(ASSIGNMENT) Take each line from the entries that holds "figures" and copy it out.

(ENTRIES SHOWN)

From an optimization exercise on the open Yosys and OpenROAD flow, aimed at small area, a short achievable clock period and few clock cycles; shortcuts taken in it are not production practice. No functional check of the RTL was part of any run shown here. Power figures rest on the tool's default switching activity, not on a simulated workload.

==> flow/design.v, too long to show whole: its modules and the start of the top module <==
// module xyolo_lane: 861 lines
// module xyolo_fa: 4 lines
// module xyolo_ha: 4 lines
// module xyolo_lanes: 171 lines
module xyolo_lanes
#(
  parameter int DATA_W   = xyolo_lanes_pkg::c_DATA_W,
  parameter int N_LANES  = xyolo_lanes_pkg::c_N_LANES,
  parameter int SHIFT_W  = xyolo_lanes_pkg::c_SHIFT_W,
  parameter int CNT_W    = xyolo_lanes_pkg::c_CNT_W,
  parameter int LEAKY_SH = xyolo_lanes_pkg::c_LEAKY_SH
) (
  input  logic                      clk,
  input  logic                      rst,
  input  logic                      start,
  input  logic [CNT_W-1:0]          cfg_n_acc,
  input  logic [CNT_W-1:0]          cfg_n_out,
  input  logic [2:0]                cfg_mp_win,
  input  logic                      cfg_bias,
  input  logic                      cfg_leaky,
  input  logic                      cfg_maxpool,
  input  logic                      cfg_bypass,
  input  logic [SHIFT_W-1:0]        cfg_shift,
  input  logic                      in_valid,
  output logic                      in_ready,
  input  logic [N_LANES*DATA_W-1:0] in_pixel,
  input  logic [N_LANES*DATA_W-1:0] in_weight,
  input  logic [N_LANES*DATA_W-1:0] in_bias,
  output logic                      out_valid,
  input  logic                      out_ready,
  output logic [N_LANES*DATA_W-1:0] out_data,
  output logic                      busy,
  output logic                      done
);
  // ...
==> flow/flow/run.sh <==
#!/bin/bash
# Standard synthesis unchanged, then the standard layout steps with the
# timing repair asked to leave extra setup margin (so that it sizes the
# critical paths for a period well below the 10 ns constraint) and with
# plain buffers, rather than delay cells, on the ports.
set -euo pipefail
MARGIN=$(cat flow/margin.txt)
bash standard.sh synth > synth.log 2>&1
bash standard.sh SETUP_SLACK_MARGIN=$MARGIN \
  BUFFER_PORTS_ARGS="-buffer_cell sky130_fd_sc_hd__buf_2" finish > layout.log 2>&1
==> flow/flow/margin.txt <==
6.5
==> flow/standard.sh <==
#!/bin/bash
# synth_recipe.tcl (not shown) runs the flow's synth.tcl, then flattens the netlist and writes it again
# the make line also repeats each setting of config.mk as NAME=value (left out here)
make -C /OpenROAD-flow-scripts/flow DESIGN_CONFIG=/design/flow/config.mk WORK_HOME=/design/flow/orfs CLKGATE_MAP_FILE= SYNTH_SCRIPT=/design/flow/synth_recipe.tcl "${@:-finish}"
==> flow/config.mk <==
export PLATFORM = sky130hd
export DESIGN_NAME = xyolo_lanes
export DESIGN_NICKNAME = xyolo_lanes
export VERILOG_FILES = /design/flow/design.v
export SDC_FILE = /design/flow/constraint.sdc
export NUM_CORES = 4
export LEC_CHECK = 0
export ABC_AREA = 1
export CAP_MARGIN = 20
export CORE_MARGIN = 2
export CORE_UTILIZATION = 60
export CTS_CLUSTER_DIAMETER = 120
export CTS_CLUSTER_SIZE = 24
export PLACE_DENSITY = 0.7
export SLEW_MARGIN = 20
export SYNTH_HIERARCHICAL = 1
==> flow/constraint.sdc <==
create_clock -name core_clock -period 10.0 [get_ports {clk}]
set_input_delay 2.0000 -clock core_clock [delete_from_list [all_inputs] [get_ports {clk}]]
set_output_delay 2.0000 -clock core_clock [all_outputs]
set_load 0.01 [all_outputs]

==

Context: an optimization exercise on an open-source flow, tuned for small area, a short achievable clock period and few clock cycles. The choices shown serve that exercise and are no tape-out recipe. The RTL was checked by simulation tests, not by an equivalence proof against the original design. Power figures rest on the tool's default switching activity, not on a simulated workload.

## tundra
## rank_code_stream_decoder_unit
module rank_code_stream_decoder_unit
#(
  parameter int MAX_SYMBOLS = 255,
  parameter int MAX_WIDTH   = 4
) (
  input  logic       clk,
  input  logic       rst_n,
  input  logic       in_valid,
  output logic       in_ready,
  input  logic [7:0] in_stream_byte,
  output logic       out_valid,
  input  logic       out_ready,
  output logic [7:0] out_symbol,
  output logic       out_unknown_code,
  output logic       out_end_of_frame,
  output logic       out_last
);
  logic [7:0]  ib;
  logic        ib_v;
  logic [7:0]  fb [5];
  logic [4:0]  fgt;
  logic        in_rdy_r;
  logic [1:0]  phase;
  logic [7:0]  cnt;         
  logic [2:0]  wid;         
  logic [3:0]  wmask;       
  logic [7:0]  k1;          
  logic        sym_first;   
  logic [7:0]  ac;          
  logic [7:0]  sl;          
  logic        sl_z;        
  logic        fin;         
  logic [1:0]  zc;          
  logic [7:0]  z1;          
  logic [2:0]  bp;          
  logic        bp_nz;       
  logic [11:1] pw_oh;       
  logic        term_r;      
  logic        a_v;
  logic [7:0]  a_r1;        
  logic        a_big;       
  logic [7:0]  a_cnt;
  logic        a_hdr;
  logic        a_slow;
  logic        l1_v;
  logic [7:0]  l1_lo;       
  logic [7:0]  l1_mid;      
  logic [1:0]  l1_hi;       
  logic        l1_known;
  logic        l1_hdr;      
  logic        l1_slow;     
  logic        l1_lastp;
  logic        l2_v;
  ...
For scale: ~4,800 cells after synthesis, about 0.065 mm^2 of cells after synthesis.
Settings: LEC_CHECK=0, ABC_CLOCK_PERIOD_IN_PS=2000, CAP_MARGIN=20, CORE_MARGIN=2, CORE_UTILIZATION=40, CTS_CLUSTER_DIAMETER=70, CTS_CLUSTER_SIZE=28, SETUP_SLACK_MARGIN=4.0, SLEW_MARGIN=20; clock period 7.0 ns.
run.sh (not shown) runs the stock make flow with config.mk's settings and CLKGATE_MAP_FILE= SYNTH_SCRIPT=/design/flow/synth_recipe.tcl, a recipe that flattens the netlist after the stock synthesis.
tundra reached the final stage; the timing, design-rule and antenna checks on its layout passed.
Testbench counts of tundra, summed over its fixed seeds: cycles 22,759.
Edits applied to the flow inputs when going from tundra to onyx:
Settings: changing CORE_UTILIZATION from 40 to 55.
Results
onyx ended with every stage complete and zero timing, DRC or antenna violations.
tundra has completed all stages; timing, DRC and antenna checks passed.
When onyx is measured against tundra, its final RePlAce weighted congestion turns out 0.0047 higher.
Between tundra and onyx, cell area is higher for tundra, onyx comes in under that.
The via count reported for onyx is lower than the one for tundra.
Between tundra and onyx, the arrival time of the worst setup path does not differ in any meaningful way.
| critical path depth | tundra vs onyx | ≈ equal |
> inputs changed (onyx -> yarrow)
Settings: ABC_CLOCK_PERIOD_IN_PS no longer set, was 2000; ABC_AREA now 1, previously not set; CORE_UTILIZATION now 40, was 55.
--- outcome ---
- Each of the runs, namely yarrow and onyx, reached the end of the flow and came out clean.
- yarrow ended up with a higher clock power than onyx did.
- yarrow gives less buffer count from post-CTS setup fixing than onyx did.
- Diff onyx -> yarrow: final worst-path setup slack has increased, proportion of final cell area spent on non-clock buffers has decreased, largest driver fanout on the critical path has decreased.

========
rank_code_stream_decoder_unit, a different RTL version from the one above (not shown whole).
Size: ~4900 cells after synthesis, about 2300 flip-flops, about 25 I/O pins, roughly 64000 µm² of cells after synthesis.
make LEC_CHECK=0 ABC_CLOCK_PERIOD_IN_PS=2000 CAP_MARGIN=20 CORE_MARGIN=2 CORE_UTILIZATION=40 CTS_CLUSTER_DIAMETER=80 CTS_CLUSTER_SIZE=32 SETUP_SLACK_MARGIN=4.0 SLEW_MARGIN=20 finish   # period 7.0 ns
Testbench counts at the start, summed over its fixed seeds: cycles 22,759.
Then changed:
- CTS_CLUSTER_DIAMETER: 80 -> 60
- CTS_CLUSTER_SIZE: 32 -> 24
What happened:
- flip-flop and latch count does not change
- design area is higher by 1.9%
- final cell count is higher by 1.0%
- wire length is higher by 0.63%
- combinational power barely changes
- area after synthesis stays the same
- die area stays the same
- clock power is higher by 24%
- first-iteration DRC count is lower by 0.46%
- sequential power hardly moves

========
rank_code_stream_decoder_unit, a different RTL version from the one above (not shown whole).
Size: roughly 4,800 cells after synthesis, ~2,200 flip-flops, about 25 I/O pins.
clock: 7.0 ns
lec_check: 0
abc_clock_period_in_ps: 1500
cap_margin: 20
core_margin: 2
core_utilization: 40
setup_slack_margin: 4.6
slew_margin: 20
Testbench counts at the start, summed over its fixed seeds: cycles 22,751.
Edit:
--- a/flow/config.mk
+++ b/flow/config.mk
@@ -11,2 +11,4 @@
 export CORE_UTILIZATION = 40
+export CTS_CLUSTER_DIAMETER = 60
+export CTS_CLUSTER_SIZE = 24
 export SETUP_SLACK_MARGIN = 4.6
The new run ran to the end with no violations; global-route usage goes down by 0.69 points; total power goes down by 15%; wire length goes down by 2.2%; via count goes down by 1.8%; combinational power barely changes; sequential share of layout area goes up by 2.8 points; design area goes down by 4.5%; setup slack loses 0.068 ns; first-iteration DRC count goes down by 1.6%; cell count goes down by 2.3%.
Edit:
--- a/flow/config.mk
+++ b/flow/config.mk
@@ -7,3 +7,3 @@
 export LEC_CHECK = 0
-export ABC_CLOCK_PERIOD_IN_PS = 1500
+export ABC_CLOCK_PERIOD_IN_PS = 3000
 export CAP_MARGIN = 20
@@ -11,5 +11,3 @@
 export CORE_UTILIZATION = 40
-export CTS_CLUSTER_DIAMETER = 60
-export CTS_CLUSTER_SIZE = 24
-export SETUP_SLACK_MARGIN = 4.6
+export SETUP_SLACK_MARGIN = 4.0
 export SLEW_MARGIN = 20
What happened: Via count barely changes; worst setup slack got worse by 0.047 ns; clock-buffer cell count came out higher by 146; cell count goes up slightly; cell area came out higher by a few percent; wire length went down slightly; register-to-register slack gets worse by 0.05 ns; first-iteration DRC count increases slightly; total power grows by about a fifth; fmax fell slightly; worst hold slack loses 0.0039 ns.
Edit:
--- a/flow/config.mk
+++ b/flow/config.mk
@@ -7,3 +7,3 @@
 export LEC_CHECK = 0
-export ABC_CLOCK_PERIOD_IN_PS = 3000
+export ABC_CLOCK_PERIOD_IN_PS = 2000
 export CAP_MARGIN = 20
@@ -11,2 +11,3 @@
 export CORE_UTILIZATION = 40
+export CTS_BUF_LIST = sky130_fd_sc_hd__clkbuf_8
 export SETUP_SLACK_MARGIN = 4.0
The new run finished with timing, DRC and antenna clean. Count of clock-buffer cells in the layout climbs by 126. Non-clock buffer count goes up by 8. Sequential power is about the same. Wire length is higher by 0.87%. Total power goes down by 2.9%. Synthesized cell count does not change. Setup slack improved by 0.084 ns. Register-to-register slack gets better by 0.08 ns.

(EXPECTED OUTPUT)
From an optimization exercise on the open Yosys and OpenROAD flow, aimed at small area, a short achievable clock period and few clock cycles; shortcuts taken in it are not production practice. No functional check of the RTL was part of any run shown here. Power figures rest on the tool's default switching activity, not on a simulated workload.
Context: an optimization exercise on an open-source flow, tuned for small area, a short achievable clock period and few clock cycles. The choices shown serve that exercise and are no tape-out recipe. The RTL was checked by simulation tests, not by an equivalence proof against the original design. Power figures rest on the tool's default switching activity, not on a simulated workload.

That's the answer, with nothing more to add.